[Your assignment]
Lines with the word "starts" in them are the ones to copy from the records.

(Collection entries)
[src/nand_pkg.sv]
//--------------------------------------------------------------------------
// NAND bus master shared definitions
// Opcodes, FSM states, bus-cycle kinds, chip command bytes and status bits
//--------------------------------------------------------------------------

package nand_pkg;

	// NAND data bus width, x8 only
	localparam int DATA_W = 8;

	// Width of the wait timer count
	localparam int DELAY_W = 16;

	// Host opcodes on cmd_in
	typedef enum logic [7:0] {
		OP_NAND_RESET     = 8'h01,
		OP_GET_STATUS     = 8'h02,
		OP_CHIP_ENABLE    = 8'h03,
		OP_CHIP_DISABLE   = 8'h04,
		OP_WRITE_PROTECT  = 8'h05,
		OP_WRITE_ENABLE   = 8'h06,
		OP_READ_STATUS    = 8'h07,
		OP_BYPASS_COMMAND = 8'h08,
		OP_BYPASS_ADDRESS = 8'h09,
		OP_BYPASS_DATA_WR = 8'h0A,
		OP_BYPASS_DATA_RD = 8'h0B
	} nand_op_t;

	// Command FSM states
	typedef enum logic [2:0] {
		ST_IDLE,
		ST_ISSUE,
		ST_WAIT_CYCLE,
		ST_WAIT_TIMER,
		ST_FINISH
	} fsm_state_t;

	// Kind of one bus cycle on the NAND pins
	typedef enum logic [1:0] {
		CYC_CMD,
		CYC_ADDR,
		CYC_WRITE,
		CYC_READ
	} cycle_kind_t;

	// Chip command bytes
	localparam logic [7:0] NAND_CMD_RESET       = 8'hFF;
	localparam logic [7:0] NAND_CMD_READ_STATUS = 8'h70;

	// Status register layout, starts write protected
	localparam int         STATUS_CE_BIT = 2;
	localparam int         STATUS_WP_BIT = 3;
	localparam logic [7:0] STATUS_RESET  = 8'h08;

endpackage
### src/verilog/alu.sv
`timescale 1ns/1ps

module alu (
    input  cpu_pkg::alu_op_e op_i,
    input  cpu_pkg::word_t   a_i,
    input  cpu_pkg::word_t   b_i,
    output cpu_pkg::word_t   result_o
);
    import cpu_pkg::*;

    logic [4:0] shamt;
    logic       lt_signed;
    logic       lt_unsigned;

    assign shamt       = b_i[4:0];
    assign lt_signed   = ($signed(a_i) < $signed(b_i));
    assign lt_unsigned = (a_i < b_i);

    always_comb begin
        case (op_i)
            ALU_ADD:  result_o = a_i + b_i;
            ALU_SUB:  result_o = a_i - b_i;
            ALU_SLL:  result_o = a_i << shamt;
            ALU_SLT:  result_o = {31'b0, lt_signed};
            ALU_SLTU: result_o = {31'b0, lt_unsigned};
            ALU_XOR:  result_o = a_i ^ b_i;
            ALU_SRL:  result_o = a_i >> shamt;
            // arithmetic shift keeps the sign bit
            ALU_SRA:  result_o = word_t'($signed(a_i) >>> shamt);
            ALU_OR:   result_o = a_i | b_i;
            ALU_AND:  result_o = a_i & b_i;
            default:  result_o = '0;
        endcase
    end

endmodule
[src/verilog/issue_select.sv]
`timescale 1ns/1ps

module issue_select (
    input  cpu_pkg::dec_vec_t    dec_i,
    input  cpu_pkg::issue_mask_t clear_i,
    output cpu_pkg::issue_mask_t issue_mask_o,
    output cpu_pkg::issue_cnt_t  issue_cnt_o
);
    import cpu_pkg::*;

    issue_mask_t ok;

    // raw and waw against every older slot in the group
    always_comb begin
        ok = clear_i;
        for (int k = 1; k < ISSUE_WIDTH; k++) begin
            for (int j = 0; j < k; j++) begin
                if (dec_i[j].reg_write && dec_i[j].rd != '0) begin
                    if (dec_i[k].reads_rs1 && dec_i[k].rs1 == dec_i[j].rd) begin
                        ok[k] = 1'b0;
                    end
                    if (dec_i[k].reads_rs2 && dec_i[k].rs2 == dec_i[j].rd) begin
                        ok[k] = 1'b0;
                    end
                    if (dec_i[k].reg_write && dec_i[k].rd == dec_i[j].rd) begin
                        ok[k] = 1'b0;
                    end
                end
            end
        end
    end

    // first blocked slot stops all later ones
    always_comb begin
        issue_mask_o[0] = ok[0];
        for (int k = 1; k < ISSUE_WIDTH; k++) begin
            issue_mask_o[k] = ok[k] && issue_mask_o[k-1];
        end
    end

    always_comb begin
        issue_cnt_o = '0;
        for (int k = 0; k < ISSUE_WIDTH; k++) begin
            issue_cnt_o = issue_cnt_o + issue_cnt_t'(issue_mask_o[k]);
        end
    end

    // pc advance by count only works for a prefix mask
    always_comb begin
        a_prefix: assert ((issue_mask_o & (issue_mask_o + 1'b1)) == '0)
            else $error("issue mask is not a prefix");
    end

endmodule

...

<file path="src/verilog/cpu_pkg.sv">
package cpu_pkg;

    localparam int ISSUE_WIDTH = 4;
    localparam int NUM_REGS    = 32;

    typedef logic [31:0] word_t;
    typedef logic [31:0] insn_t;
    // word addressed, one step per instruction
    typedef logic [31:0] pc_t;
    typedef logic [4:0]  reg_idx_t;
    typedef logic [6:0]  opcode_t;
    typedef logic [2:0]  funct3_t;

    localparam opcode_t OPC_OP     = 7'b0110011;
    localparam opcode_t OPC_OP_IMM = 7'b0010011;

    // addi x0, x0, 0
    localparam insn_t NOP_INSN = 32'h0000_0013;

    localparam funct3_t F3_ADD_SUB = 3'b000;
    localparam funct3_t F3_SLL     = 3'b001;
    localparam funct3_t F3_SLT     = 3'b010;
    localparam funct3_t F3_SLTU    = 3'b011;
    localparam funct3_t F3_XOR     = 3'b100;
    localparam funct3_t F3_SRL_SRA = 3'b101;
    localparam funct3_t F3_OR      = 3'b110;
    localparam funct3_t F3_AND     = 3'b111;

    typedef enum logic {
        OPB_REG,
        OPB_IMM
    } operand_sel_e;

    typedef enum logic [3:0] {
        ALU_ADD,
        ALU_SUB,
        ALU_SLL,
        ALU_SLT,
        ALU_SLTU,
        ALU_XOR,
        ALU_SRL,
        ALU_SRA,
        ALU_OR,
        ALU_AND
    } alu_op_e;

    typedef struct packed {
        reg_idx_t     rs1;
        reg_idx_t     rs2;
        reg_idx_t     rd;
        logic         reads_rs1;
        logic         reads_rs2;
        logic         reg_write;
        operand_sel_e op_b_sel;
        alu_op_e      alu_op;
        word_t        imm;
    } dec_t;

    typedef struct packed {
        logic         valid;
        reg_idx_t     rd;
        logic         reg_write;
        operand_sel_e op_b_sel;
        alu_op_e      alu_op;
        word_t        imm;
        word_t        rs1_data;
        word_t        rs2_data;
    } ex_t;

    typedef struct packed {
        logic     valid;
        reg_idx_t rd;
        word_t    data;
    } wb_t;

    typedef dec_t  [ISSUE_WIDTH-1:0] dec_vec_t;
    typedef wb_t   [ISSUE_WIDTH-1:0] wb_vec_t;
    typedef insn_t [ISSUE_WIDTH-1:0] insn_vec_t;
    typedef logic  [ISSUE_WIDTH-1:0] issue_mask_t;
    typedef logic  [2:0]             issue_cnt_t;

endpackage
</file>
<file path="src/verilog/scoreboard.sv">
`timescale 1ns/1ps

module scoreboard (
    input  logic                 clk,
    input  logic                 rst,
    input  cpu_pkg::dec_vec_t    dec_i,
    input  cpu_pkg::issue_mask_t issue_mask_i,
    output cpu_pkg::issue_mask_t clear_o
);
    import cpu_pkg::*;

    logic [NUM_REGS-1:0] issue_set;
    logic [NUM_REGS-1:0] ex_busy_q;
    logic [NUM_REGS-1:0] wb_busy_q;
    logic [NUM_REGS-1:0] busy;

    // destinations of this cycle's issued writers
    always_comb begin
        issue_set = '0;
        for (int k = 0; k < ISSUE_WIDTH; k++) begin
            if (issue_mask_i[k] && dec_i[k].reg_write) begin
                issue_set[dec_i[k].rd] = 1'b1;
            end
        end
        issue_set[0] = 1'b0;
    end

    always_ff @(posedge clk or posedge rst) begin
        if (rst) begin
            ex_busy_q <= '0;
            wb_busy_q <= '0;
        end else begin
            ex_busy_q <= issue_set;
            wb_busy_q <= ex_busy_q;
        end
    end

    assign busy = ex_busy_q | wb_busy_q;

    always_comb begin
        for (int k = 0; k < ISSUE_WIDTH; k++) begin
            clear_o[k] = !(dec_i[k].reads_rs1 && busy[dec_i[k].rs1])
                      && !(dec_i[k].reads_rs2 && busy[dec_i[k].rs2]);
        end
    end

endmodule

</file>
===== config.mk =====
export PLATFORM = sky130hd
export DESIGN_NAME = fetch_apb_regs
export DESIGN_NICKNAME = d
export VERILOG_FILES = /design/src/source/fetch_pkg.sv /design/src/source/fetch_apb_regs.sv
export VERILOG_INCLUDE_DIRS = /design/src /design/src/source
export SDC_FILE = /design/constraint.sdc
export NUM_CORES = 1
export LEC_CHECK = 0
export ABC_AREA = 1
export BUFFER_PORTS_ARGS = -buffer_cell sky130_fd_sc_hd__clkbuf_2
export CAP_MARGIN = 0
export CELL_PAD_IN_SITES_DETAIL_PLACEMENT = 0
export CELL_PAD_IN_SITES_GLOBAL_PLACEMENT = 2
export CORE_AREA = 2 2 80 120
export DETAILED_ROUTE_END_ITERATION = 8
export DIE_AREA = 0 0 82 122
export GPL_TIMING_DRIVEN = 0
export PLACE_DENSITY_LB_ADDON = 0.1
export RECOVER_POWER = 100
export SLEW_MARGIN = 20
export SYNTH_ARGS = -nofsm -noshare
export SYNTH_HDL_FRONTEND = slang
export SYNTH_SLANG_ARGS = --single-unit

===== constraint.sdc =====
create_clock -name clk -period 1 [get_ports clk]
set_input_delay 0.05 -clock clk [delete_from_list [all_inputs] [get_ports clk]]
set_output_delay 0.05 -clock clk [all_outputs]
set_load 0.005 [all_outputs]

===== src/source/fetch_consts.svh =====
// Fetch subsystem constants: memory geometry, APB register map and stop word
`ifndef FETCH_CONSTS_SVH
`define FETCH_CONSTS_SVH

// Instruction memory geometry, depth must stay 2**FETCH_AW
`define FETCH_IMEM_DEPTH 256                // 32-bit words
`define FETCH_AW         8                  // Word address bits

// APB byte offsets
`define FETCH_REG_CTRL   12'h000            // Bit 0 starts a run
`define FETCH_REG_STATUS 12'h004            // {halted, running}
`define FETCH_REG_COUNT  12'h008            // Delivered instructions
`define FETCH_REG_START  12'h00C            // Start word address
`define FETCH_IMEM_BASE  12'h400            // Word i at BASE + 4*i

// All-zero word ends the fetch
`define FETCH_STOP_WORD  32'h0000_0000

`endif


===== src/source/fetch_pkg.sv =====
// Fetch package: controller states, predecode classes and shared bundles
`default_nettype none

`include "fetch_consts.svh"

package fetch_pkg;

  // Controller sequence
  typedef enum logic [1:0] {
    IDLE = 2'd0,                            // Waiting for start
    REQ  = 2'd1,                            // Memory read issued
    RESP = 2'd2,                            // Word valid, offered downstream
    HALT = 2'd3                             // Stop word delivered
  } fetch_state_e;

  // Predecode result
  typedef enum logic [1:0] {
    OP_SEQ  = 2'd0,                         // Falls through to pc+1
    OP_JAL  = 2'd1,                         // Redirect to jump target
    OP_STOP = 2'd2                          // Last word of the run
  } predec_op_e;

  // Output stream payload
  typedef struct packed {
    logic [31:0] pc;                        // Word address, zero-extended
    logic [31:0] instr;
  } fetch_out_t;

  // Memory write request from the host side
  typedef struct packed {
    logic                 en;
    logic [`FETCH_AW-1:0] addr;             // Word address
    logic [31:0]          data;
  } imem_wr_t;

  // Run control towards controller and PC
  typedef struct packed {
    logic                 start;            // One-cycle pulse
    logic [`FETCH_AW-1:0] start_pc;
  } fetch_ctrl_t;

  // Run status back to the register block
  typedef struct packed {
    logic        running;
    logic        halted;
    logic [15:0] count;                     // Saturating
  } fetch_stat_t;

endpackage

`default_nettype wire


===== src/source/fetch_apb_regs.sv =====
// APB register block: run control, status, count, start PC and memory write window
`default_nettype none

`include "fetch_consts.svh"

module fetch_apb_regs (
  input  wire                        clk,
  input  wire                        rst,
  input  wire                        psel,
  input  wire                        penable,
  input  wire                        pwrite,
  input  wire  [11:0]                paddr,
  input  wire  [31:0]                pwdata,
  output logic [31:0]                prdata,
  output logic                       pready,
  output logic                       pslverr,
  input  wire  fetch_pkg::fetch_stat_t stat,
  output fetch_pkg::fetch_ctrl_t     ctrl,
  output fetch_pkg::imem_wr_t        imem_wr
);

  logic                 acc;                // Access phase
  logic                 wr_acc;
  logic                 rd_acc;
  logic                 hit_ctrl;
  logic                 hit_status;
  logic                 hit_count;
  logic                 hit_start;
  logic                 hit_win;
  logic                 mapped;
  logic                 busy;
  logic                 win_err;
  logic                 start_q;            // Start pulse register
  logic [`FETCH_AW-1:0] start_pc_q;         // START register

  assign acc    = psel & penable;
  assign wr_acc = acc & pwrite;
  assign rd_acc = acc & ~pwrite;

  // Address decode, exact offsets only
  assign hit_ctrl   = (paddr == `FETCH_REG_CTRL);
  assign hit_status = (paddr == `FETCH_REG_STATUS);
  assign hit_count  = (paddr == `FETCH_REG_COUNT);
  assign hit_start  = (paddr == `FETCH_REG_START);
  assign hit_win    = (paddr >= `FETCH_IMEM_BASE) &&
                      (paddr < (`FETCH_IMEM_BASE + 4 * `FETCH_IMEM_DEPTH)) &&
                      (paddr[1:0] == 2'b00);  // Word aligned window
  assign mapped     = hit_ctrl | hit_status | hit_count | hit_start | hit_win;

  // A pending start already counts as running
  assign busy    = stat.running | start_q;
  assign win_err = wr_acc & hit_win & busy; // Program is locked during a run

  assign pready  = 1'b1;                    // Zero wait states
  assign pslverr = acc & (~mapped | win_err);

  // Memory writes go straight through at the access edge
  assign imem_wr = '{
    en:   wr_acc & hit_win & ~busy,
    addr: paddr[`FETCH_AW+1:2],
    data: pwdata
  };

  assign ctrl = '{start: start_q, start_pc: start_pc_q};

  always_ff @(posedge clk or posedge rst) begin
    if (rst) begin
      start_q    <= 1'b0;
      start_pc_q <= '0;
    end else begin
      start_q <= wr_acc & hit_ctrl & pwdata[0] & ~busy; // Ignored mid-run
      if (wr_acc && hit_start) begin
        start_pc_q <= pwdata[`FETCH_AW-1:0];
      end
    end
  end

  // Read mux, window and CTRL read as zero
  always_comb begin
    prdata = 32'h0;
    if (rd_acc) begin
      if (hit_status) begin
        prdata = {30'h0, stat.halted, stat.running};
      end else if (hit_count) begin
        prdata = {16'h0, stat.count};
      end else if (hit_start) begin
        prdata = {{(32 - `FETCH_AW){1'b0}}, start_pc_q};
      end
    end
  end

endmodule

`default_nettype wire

[Response below]
	// Status register layout, starts write protected
`define FETCH_REG_CTRL   12'h000            // Bit 0 starts a run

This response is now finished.